The gravity of our current moment lies not only in the event itself, but the image that the event has been spun into; namely a large web of the intolerable. Throughout the past year, the constant pressure of the Covid situation has led to a new depiction of the world in which fear, sickness, and death permeate the everyday. We are no longer accustomed to people’s faces, their smiles-all physiognomy that we relied upon to navigate our social world-the gracious ticks in the corner of mouths, the demure acceptance of a compliment read on lips have been shuttered, sequestered, and hidden. We can no longer read each other in the same way.
The pandemic is not a joke. It has been awful for many, the vast repercussions on our economy, public health, and relationships have been incredibly difficult to interpret and even more difficult to relate to. In this, the image of Covid has had its most lasting effects. The image of Covid from the early moments of the arrival of the pandemic began by showcasing what was happening in China, which at the time looked worrying, but felt far away. We saw hospital infrastructure built, graves dug and hazmat suits filled out with an increasing worry that what was believed to be an outbreak of limited proportions would cross borders and become something large; not something that simply happened “over there”. Our fears were confirmed in the early months of 2020 and we have hardly escaped with a moment of the relaxing of anxiety since.
The new terrain of the world began to look different in those early months and travel and the regular humdrum of life before the pandemic ground to a halt. Citizens were asked to shutter in and avoid contact with people as much as possible. In countries like Italy, lockdowns began in earnest. Streets cleared, the emptiness of our once-bustling city centers were hushed and the world looked on as the image of the virus spread along with the shuttering of nations. At this moment things about the “new normal” were becoming increasingly clear-this wasn’t to be taken lightly and that under the duress of the pandemic, life and our image of it would change rapidly.

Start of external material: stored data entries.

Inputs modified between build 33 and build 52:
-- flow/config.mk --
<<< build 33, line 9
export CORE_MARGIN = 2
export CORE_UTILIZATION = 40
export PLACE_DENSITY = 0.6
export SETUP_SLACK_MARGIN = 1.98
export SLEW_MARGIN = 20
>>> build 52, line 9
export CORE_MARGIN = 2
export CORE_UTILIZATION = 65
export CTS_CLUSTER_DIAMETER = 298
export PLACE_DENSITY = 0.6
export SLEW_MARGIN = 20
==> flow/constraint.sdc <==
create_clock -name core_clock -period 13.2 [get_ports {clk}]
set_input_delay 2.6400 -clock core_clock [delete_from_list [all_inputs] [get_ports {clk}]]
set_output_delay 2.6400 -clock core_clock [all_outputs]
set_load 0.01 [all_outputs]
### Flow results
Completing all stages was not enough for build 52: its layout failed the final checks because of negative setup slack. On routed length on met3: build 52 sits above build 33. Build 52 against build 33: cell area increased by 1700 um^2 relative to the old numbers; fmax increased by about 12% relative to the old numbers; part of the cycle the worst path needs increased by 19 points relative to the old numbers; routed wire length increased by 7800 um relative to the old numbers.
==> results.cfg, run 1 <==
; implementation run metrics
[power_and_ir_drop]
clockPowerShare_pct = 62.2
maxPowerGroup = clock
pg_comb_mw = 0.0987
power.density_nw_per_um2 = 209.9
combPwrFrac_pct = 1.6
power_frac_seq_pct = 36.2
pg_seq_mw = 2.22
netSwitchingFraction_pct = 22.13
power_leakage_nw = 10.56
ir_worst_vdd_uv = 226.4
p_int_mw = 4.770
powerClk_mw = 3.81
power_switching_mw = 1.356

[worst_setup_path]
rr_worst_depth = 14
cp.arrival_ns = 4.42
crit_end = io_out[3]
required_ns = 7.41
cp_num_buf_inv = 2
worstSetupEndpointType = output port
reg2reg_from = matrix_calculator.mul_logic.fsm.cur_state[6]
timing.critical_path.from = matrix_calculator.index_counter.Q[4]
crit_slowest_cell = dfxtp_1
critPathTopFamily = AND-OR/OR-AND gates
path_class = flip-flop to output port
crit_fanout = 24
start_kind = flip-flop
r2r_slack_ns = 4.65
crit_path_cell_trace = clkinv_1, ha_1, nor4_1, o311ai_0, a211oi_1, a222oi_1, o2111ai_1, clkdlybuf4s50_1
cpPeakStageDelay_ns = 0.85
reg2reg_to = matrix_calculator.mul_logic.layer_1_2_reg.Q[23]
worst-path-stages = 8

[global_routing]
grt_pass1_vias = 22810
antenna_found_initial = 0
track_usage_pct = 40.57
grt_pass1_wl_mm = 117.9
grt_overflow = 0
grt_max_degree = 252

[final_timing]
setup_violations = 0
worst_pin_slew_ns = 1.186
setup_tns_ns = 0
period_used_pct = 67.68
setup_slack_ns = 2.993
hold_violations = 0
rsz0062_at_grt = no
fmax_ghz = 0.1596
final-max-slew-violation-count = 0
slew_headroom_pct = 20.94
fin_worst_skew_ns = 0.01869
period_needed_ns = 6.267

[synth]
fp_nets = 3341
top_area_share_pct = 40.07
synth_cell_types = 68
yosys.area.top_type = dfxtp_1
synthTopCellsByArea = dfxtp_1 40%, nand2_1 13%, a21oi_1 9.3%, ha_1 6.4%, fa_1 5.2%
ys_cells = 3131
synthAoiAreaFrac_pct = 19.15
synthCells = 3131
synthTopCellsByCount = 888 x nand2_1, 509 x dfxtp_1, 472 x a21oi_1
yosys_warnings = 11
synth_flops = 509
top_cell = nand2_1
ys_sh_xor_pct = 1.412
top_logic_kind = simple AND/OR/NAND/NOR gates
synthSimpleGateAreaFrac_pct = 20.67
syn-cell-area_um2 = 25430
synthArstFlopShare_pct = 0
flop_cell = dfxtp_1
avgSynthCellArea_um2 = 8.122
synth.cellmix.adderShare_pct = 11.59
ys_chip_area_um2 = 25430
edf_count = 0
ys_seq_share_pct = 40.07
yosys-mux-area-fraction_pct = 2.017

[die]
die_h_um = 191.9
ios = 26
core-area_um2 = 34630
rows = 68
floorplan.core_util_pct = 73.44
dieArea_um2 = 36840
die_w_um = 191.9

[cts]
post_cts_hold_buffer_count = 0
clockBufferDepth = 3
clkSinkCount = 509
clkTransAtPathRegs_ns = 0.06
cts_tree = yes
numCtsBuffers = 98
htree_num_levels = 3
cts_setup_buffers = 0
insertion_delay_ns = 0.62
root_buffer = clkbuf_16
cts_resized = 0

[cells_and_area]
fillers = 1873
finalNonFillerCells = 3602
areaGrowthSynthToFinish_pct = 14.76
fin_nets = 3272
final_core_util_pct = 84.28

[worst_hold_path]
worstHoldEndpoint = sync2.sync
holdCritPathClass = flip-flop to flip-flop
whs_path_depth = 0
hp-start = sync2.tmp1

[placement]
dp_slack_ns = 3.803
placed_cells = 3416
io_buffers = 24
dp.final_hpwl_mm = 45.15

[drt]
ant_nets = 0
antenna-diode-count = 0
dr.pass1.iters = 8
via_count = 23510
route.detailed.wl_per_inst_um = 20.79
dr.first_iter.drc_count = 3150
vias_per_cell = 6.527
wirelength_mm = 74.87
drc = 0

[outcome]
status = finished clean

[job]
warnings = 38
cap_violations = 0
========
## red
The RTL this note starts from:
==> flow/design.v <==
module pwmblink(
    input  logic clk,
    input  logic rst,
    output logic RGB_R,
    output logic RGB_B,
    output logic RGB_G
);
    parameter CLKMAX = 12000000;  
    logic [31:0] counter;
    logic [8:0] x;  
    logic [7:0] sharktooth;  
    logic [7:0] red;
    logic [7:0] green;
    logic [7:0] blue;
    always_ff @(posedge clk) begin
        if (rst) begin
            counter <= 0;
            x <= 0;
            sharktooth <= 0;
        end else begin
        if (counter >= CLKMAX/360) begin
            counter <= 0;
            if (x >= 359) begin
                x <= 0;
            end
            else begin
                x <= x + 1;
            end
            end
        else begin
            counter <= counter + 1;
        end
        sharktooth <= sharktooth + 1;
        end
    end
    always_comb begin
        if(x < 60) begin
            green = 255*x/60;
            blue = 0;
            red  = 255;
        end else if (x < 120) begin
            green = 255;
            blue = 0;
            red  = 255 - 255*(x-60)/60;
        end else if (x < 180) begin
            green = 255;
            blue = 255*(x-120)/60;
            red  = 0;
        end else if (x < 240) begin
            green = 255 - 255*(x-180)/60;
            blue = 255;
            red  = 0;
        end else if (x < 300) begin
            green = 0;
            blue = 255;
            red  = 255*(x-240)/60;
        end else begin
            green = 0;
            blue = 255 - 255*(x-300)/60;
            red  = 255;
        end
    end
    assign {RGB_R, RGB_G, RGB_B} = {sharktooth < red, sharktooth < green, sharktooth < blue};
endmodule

2020 itself was marked with several important moments in which the doldrums of our confinement were shattered by traumatic events that began with the death of George Floyd. Looking back and thinking through what has happened in one year since the Floyd moment, much has changed about our approach to one another. This is not only in urban spaces but in the world in general terms. What was a forced moment of medical uncertainty moved, along with its image, into a moment of social uncertainty as riots broke out and the timbre of due outrage led to a lasting effect of anger and disconnect. Instead of considering the moment as one of togetherness in the face of adversity, the world doubled down on us and we were unable to decipher life from its image-a blend of volatility, uncertainty and fear ruled the moment coupled with copious excess spurned on by the media corporations that helped to divide us along with a world leader who can be considered nothing short of vile. In many ways, we have been robbed of reconciliation with our collective image and have been asked to look into a dark and twisted mirror in which an apocalyptic potential seemed all that much more likely.

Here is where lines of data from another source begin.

// cache
module cache (
    input   logic           i_hclk,
    input   logic           i_hnreset,
    input   logic           i_hsel_m,
    input   logic   [31:0]  i_haddr_m,
    input   logic           i_hwrite_m,
    input   logic   [ 2:0]  i_hsize_m,
    input   logic   [ 2:0]  i_hburst_m,
    input   logic   [ 3:0]  i_hprot_m,
    input   logic   [ 1:0]  i_htrans_m,
    input   logic           i_hmastlock_m,
    input   logic           i_hready_m,
    input   logic   [31:0]  i_hwdata_m,
    output  logic           o_hready_m,
    output  logic           o_hresp_m,
    output  logic   [31:0]  o_hrdata_m,
    input   logic           i_nbypass,
    input   logic   [31:0]  i_climit,
    input   logic           i_d_cache_en,
    output  logic           o_hsel_sl,
    output  logic           o_hready_i_sl,
    output  logic   [31:0]  o_haddr_sl,
    output  logic           o_hwrite_sl,
    output  logic   [2:0]   o_hsize_sl,
    output  logic   [1:0]   o_htrans_sl,
    output  logic   [31:0]  o_hwdata_sl,
    input   logic   [31:0]  i_hrdata_sl,
    input   logic           i_hready_o_sl,
    input   logic           i_hresp_sl,
    output  logic           o_mem_en,
    output  logic           o_mem_we,
    output  logic   [7:0]   o_mem_addr,
    output  logic   [31:0]  o_mem_wdata,
    input   logic   [31:0]  i_mem_rdata
    );
Size: ~360 flip-flops.
clock: 8.8 ns
lec_check: 0
abc_area: 0
cap_margin: 5
cell_pad_in_sites_global_placement: 2
core_aspect_ratio: 1.48
core_margin: 4
core_utilization: 50
cts_cluster_diameter: 137
cts_cluster_size: 44
place_density_lb_addon: 0.11
setup_slack_margin: -0.15
slew_margin: 5
run.sh (not shown) runs the stock make flow with config.mk's settings and CLKGATE_MAP_FILE=.
The baseline aborted during 3_3_place_gp.
// ahb_lite_fir_filter
module ahb_lite_fir_filter(
    input clk,
          n_rst,
    input logic hsel,
    input logic [3:0] haddr,
    input logic hsize,
    input logic [1:0] htrans,
    input logic hwrite,
    input logic [15:0] hwdata,
    output logic [15:0] hrdata,
    output logic hresp
);
Size: roughly 420 flip-flops, roughly 44 I/O pins.
export LEC_CHECK = 0
export CAP_MARGIN = 15
export CELL_PAD_IN_SITES_DETAIL_PLACEMENT = 0
export CELL_PAD_IN_SITES_GLOBAL_PLACEMENT = 1
export CORE_MARGIN = 4
export CORE_UTILIZATION = 37
export CTS_CLUSTER_SIZE = 60
export GPL_ROUTABILITY_DRIVEN = 1
export GPL_TIMING_DRIVEN = 1
export MAX_ROUTING_LAYER = met4
export PLACE_DENSITY_LB_ADDON = 0.18
export SETUP_SLACK_MARGIN = 1.45
export SLEW_MARGIN = 15
create_clock -name core_clock -period 11.9 [get_ports {clk}]
run.sh (not shown) runs the stock make flow with config.mk's settings and CLKGATE_MAP_FILE=.
The starting point finished clean.
==> next run, changes <==
==> flow/config.mk (replaced) <==
export PLATFORM = sky130hd
export DESIGN_NAME = ahb_lite_fir_filter
export DESIGN_NICKNAME = ahb_lite_fir_filter
export VERILOG_FILES = /design/flow/design.v
export SDC_FILE = /design/flow/constraint.sdc
export NUM_CORES = 4
export LEC_CHECK = 0
export CAP_MARGIN = 20
export CORE_MARGIN = 2
export CORE_UTILIZATION = 72
export SLEW_MARGIN = 20
==> flow/constraint.sdc (replaced) <==
create_clock -name core_clock -period 10.0 [get_ports {clk}]
set_input_delay 2.0000 -clock core_clock [delete_from_list [all_inputs] [get_ports {clk}]]
set_output_delay 2.0000 -clock core_clock [all_outputs]
set_load 0.01 [all_outputs]
What happened:
- first-iteration DRC count is higher by 79%
- via count is higher by 8.3%
- design area came out lower by 2.0%
- utilization increases by 38 points
- routed wire length went down by 7.3%
- global-route usage is higher by 23 points
- area after synthesis is unchanged
==> next run, changes <==
--- a/flow/config.mk
+++ b/flow/config.mk
@@ -7,5 +7,10 @@
 export LEC_CHECK = 0
+export ABC_AREA = 1
 export CAP_MARGIN = 20
 export CORE_MARGIN = 2
-export CORE_UTILIZATION = 72
+export CORE_UTILIZATION = 71
+export CTS_CLUSTER_DIAMETER = 243
+export CTS_CLUSTER_SIZE = 15
+export MAX_ROUTING_LAYER = met4
+export PLACE_DENSITY_LB_ADDON = 0.01
 export SLEW_MARGIN = 20
==> flow/constraint.sdc (replaced) <==
create_clock -name core_clock -period 7.84 [get_ports {clk}]
set_input_delay 1.5680 -clock core_clock [delete_from_list [all_inputs] [get_ports {clk}]]
set_output_delay 1.5680 -clock core_clock [all_outputs]
set_load 0.01 [all_outputs]
What happened:
- Now the flow completed and failed the layout checks on negative setup slack
- global-route usage climbs by 6.1 points
- final area is higher by 10%
- sequential power climbs by 27%
- critical path depth is higher by 10

* * *

== alpha ==
ahb_lite_fir_filter again, from the RTL that the note above started with.
==> flow/config.mk <==
export PLATFORM = sky130hd
export DESIGN_NAME = ahb_lite_fir_filter
export DESIGN_NICKNAME = ahb_lite_fir_filter
export VERILOG_FILES = /design/flow/design.v
export SDC_FILE = /design/flow/constraint.sdc
export NUM_CORES = 4
export LEC_CHECK = 0
export CAP_MARGIN = 20
export CORE_MARGIN = 2
export CORE_UTILIZATION = 40
export CTS_CLUSTER_DIAMETER = 148
export GPL_ROUTABILITY_DRIVEN = 0
export PLACE_DENSITY_LB_ADDON = 0.26
export SLEW_MARGIN = 20
==> flow/constraint.sdc <==
create_clock -name core_clock -period 9.0 [get_ports {clk}]
set_input_delay 1.8000 -clock core_clock [delete_from_list [all_inputs] [get_ports {clk}]]
set_output_delay 1.8000 -clock core_clock [all_outputs]
set_load 0.01 [all_outputs]
Inputs modified between alpha and beta:
- setting ABC_AREA to 1 for the first time
- setting CTS_CLUSTER_SIZE to 95 for the first time
- setting TNS_END_PERCENT to 5 for the first time
- changing CTS_CLUSTER_DIAMETER from 148 to 151
- removing PLACE_DENSITY_LB_ADDON (formerly 0.26)
- setting SETUP_SLACK_MARGIN to 1.18 for the first time
- changing CORE_UTILIZATION from 40 to 72
- removing GPL_ROUTABILITY_DRIVEN (formerly 0)
- changing the clock period (ns, I/O delays scaled along) from 9.0 to 5.56
beta: it failed during 5_1_grt, and the tool reported GRT-0232. Compared with alpha, beta shows a lower standard cell core area. On beta: total nets after synthesis is about 22% higher than what alpha gave. Compared with alpha, in beta sequential fraction of the synthesis area now smaller, post-synthesis cell area now larger, horizontal die dimension now smaller, setup slack at placement now smaller. On post-synthesis average cell area: beta sits below alpha.
Here is what was changed in the inputs of gamma compared with beta.
- CORE_UTILIZATION: 72 -> 64
- CTS_CLUSTER_SIZE: 95 -> unset
- TNS_END_PERCENT: 5 -> unset
- ABC_AREA: 1 -> unset
- SETUP_SLACK_MARGIN: 1.18 -> unset
- CTS_CLUSTER_DIAMETER: 151 -> unset
- the clock period (ns, I/O delays scaled along): 5.56 -> 7.84
Findings:
Each of beta and gamma falls short of a clean finish.
beta got as far as 5_1_grt, where a tool error ended the run.
Re count of cells resized by post-cts repair: gamma and beta aren't equal, and the higher value belongs to beta.
Summary — share of the synthesized netlist area taken by xor and xnor gates, gamma relative to beta: higher, by 0.36 points.
Die area (gamma / beta): 1.11
Per the comparison of gamma with beta, number of levels the H-tree was split into has increased; initial core utilization went down; synthesized cell count -20%; mapped cell area now smaller; post-synthesis chip area from yosys shows a reduction of 430 um2.
Power is estimated from default activity; no workload was simulated.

I am recounting all of this to mostly establish how I perceive the world on my own terms since the beginning of the new normal. I think of how I have perceived the world as I thumb through Jermaine Francis’s book Something That Seems So Familiar Becomes Distant as it suggests a position in which I feel sympathetic. It is not born of a haunting, or of the creepy and tactless coverage of the moment as seen in for example Antoine D’Agata’s Virus, nor is it as shoegazey as a number of other projects which have focused on life outside of the window. It also does not focus on the dishes piling up or sad-faced emoticons of trapped youths on their phones trying to grapple with not having access to social life.
Instead, the book focuses on the moment from the position of Francis’s camera on the streets of London. He is active and presents a view of the world through the urban environment and not his window sill. It is in basic terms, a type of street photography though I hesitate to use that particular language as Francis is exploring the lockdown moment more similar to an artist like Paul Graham. There is an emphasis on seeing multiple frames of the same subject (not pictured here) that remind one of Graham’s similar device and the title is also more befitting of a post-documentary condition that explores the lyrical assertions of Francis’s advanced framing with the metaphorical potential of the subject that he wishes to convey.

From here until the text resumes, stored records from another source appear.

==> wip/delta: inputs <==
==> flow/design.v <==
module sig_altmult_add
(
	input signed [15:0] dataa, datab, datac, datad,
	input 		clock, aclr,
	output reg 	[32:0] result
);
	reg signed	[15:0] dataa_reg, datab_reg, datac_reg, datad_reg;
	reg signed	[31:0] mult0_result, mult1_result;
	always @ (posedge clock or posedge aclr) begin
    	if (aclr) begin
			dataa_reg <= {16{1'b0}};
			datab_reg <= {16{1'b0}};
			datac_reg <= {16{1'b0}};
			datad_reg <= {16{1'b0}};
			mult0_result <= {32{1'b0}};
			mult1_result <= {32{1'b0}};
			result <= {33{1'b0}};
		end
		else begin
			dataa_reg <= dataa;
			datab_reg <= datab;
			datac_reg <= datac;
			datad_reg <= datad;
			mult0_result <= dataa_reg * datab_reg;
			mult1_result <= datac_reg * datad_reg;
			result <= mult0_result + mult1_result;
		end
	end
endmodule
==> flow/run.sh <==
#!/bin/bash
# the make line also repeats each setting of config.mk as NAME=value (left out here)
make -C /OpenROAD-flow-scripts/flow DESIGN_CONFIG=/design/flow/config.mk WORK_HOME=/design/flow/orfs CLKGATE_MAP_FILE= finish
==> flow/config.mk <==
export PLATFORM = sky130hd
export DESIGN_NAME = sig_altmult_add
export DESIGN_NICKNAME = sig_altmult_add
export VERILOG_FILES = /design/flow/design.v
export SDC_FILE = /design/flow/constraint.sdc
export NUM_CORES = 4
export LEC_CHECK = 0
export ABC_AREA = 1
export CAP_MARGIN = 20
export CORE_ASPECT_RATIO = 0.5
export CORE_MARGIN = 2
export CORE_UTILIZATION = 72
export CTS_CLUSTER_DIAMETER = 301
export CTS_CLUSTER_SIZE = 99
export HOLD_SLACK_MARGIN = 0.3
export PLACE_DENSITY = 0.35
export SETUP_SLACK_MARGIN = 0.5
export SLEW_MARGIN = 20
export TNS_END_PERCENT = 5
==> flow/constraint.sdc <==
create_clock -name core_clock -period 4.01 [get_ports {clock}]
set_input_delay 0.8020 -clock core_clock [delete_from_list [all_inputs] [get_ports {clock}]]
set_output_delay 0.8020 -clock core_clock [all_outputs]
set_load 0.01 [all_outputs]
==> inputs of wip/umber, as changes to wip/delta <==
- ABC_AREA: 1 -> unset
- CORE_ASPECT_RATIO: 0.5 -> unset
- CORE_UTILIZATION: 72 -> 36
- CTS_CLUSTER_DIAMETER: 301 -> unset
- CTS_CLUSTER_SIZE: 99 -> unset
- HOLD_SLACK_MARGIN: 0.3 -> unset
- PLACE_DENSITY: 0.35 -> unset
- SETUP_SLACK_MARGIN: 0.5 -> unset
- TNS_END_PERCENT: 5 -> unset
==> flow/constraint.sdc (replaced) <==
create_clock -name core_clock -period 6.78 [get_ports {clock}]
set_input_delay 1.3560 -clock core_clock [delete_from_list [all_inputs] [get_ports {clock}]]
set_output_delay 1.3560 -clock core_clock [all_outputs]
set_load 0.01 [all_outputs]
==> results <==
wip/delta reached the layout checks and failed them: negative setup slack. wip/umber went through all stages and came out clean.
In wip/delta the worst setup slack is worse than in wip/umber, by 2.1 ns.
Against wip/umber, the core utilization of wip/delta is higher by 49 points.
Cell area: wip/delta is higher than wip/umber (about 22%).
In clock-buffer cell count, wip/delta and wip/umber do not differ.
## build 50
==> flow/design.v (excerpt) <==
module my_chip (
    input logic [11:0] io_in,  
    output logic [11:0] io_out,  
    input logic clock,
    input logic reset  
);
make LEC_CHECK=0 ABC_AREA=1 CAP_MARGIN=40 CORE_ASPECT_RATIO=1.41 CORE_MARGIN=2 CORE_UTILIZATION=72 CTS_CLUSTER_DIAMETER=45 CTS_CLUSTER_SIZE=10 HOLD_SLACK_MARGIN=0.3 PLACE_DENSITY=0.42 SETUP_SLACK_MARGIN=1.36 SLEW_MARGIN=20 finish   # period 4.57 ns
run.sh (not shown) runs the stock make flow with config.mk's settings and CLKGATE_MAP_FILE=.
Build 50 | stages: all done | timing, DRC, antenna: all pass
diff inputs: build 50 => build 53
# build 50
export LEC_CHECK = 0
export ABC_AREA = 1
export CAP_MARGIN = 40
export CORE_ASPECT_RATIO = 1.41
export CORE_MARGIN = 2
export CORE_UTILIZATION = 72
export CTS_CLUSTER_DIAMETER = 45
export CTS_CLUSTER_SIZE = 10
export HOLD_SLACK_MARGIN = 0.3
export PLACE_DENSITY = 0.42
export SETUP_SLACK_MARGIN = 1.36
export SLEW_MARGIN = 20
create_clock -name core_clock -period 4.57 [get_ports {clock}]
# build 53
export LEC_CHECK = 0
export ABC_AREA = 1
export CAP_MARGIN = 0
export CORE_ASPECT_RATIO = 1.41
export CORE_MARGIN = 2
export CORE_UTILIZATION = 72
export CTS_CLUSTER_DIAMETER = 374
export CTS_CLUSTER_SIZE = 10
export HOLD_SLACK_MARGIN = 0.3
export PLACE_DENSITY_LB_ADDON = 0.12
export SETUP_SLACK_MARGIN = 1.13
export SLEW_MARGIN = 20
export TNS_END_PERCENT = 5
create_clock -name core_clock -period 3.81 [get_ports {clock}]
Findings:
Build 50 finished every stage and its layout cleared the timing, DRC and antenna checks. Build 53 finished end to end and its layout was clean on timing, DRC and antenna. The lower combinational power of build 53 and build 50 is in build 50. Diff build 50 -> build 53: routed wire length went down by about 6%, wire length of the first global-routing pass moved down, global-route usage saw a decrease, worst path setup slack after routing moved down. Average detailed-routed wire length per instance ends up lower on build 53. Delta(buffer count excluding the clock tree in the final layout, build 53 - build 50) < 0. The area taken by flip-flops and latches was comparable across build 53 and build 50.
### build 53 -> build 94
# build 53
export LEC_CHECK = 0
export ABC_AREA = 1
export CAP_MARGIN = 0
export CORE_ASPECT_RATIO = 1.41
export CORE_MARGIN = 2
export CORE_UTILIZATION = 72
export CTS_CLUSTER_DIAMETER = 374
export CTS_CLUSTER_SIZE = 10
export HOLD_SLACK_MARGIN = 0.3
export PLACE_DENSITY_LB_ADDON = 0.12
export SETUP_SLACK_MARGIN = 1.13
export SLEW_MARGIN = 20
export TNS_END_PERCENT = 5
create_clock -name core_clock -period 3.81 [get_ports {clock}]
# build 94
export LEC_CHECK = 0
export ABC_AREA = 1
export CAP_MARGIN = 20
export CORE_MARGIN = 2
export CORE_UTILIZATION = 72
export CTS_CLUSTER_DIAMETER = 203
export CTS_CLUSTER_SIZE = 14
export GPL_ROUTABILITY_DRIVEN = 0
export PLACE_DENSITY_LB_ADDON = 0.02
export SETUP_SLACK_MARGIN = 0.52
export SLEW_MARGIN = 20
create_clock -name core_clock -period 3.81 [get_ports {clock}]
==> results <==
Post-route fraction of the period consumed by the critical path: build 94 > build 53. The via-per-instance ratio number comes out lower for build 53 vs build 94. Overall die area: build 53 vs build 94 — no meaningful difference. A top layer used by detailed routing of met5 is what build 53 shows, while met4 belongs to build 94. There was hardly any difference in final hold slack between build 94 and build 53.
Input changes introduced in build 32 (baseline for comparison: build 94):
# build 94
export LEC_CHECK = 0
export ABC_AREA = 1
export CAP_MARGIN = 20
export CORE_MARGIN = 2
export CORE_UTILIZATION = 72
export CTS_CLUSTER_DIAMETER = 203
export CTS_CLUSTER_SIZE = 14
export GPL_ROUTABILITY_DRIVEN = 0
export PLACE_DENSITY_LB_ADDON = 0.02
export SETUP_SLACK_MARGIN = 0.52
export SLEW_MARGIN = 20
create_clock -name core_clock -period 3.81 [get_ports {clock}]
# build 32
export LEC_CHECK = 0
export ABC_AREA = 1
export CAP_MARGIN = 20
export CORE_MARGIN = 2
export CORE_UTILIZATION = 72
export CTS_CLUSTER_DIAMETER = 374
export CTS_CLUSTER_SIZE = 10
export PLACE_DENSITY_LB_ADDON = 0.12
export SETUP_SLACK_MARGIN = 1.13
export SLEW_MARGIN = 20
export TNS_END_PERCENT = 5
create_clock -name core_clock -period 3.81 [get_ports {clock}]
### Flow results
In build 32, met2 demand-to-capacity share in global routing is higher than in build 94.
Diff build 94 -> build 32 | wire length reported by the detailed router | decrease of about 0.6%
In terms of clock skew, build 32 and build 94 differ only marginally.
Number of instances in the synthesized netlist came out exactly the same in build 32 and build 94.
Hold slack: build 32 lower than build 94
The power dissipated in sequential cells was comparable across build 32 and build 94.
End-of-flow core utilization (higher): build 32
Re post-route worst setup slack: build 32 is 360 ps up on build 94.
Measured against each other, build 32 and build 94 differ in delay contributed by the slowest stage of the critical path, the lower figure coming from build 32.
Across both runs, power share of the combinational group was lower for build 32 than for build 94.
Relative to build 94, overall power of the completed layout increased by about 8% in build 32.

========
## run A
my_chip again, from the RTL that the note above started with.
Settings: LEC_CHECK=0, CAP_MARGIN=20, CELL_PAD_IN_SITES_DETAIL_PLACEMENT=1, CELL_PAD_IN_SITES_GLOBAL_PLACEMENT=3, CORE_ASPECT_RATIO=1.79, CORE_MARGIN=2, CORE_UTILIZATION=40, CTS_CLUSTER_SIZE=98, GPL_ROUTABILITY_DRIVEN=0, HOLD_SLACK_MARGIN=-0.05, MIN_ROUTING_LAYER=met2, PLACE_DENSITY_LB_ADDON=0.21, SETUP_SLACK_MARGIN=2.98, SLEW_MARGIN=0, TNS_END_PERCENT=30; clock period 10.4 ns.
What run B does differently from run A at the input level:
Settings: clearing CELL_PAD_IN_SITES_DETAIL_PLACEMENT, which used to be 1; swapping 0 for 20 in SLEW_MARGIN; putting CTS_CLUSTER_DIAMETER at 51 where nothing was set; swapping 98 for 58 in CTS_CLUSTER_SIZE; clearing CELL_PAD_IN_SITES_GLOBAL_PLACEMENT, which used to be 3; clearing MIN_ROUTING_LAYER, which used to be met2; clearing TNS_END_PERCENT, which used to be 30; swapping 40 for 72 in CORE_UTILIZATION; putting PLACE_DENSITY at 0.67 where nothing was set; clearing CORE_ASPECT_RATIO, which used to be 1.79; clearing SETUP_SLACK_MARGIN, which used to be 2.98; clearing GPL_ROUTABILITY_DRIVEN, which used to be 0; clearing PLACE_DENSITY_LB_ADDON, which used to be 0.21; clearing HOLD_SLACK_MARGIN, which used to be -0.05; swapping 10.4 for 9.03 in the clock period (ns, I/O delays scaled along).
==> results <==
Comparing run A and run B, the higher worst relative slew slack was measured on run B.
In the flow results for run A and run B, the routed wire length on met3 is smaller on run B.
Compared with run A, run B shows a lower global-route usage.
As far as and-or/or-and share of the synthesized area goes, run A and run B are indistinguishable; the numbers are identical.
Of the two values seen for top routing layer in use, met4 was produced by run B and met5 by run A.
Changes observed in run B relative to run A: number of global-route vias before repair dropped 12164, die area fell 0.029 sq mm, sequential share of cell area rose by 1.3 points, met2 wire length decreased by 33% relative to the old numbers.
Inputs modified between run B and run C:
Settings: a deleted PLACE_DENSITY that had been 0.67; a deleted CTS_CLUSTER_DIAMETER that had been 51; a deleted CTS_CLUSTER_SIZE that had been 58; a change of the clock period (ns, I/O delays scaled along) from 9.03 to 5.91.
## What came out
On part of the power in the clock network: between run B and run C, it ends up higher for run C. From run B to run C the numbers moved as follows: non-clock buffer count in the final layout up 5; final clock period utilization by the worst path rose 24 points; average wire length per cell after detail routing shows a reduction of 0.95%. Relative to run B, run C degrades worst-case setup slack after placement. From run C to run B, tap cell instance count did not move at all. Cmp run B and run C / tally of clock buffers in the finished layout / higher: run C.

I do not feel woe in Francis’s photographs, nor some blaring unstoppable and ignorant optimism. I feel a young observational mastering of the medium. This type of photography recalls a generation whose passion for photography and place has not been in favor in recent decades. Street photography or new street photography is slowly turning its head as younger generations try to understand the global and increasingly claustrophobic moment of life in the 21st Century. Francis’s work beams with a confident energy that looks to upend the attitude of preciousness that has been associated with producing photographic images over the past decades and replaces it with something more honest and local.
It has been some time that I have investigated what the camera can do of, with and for the world without the largely grotesque panderings of elite art practice disconnecting the frame from its subject. Jermaine Francis, along with several other talented sets of eyes gives new life to the medium by re-calibrating a type of photographing that feels new and brimming with potential. As artists try to tell me about NFT’s and other complications of the new world disorder in photography, I am less and less inclined to buy into their new pyramid schemes. I am more and more inclined to view the world through the prism of young talent like Francis. I think we need to remove the screen and the “conceptual framework” from between ourselves and our documenting of it, why not peel back a layer of this spinning onion and see what we are really about? Recommended.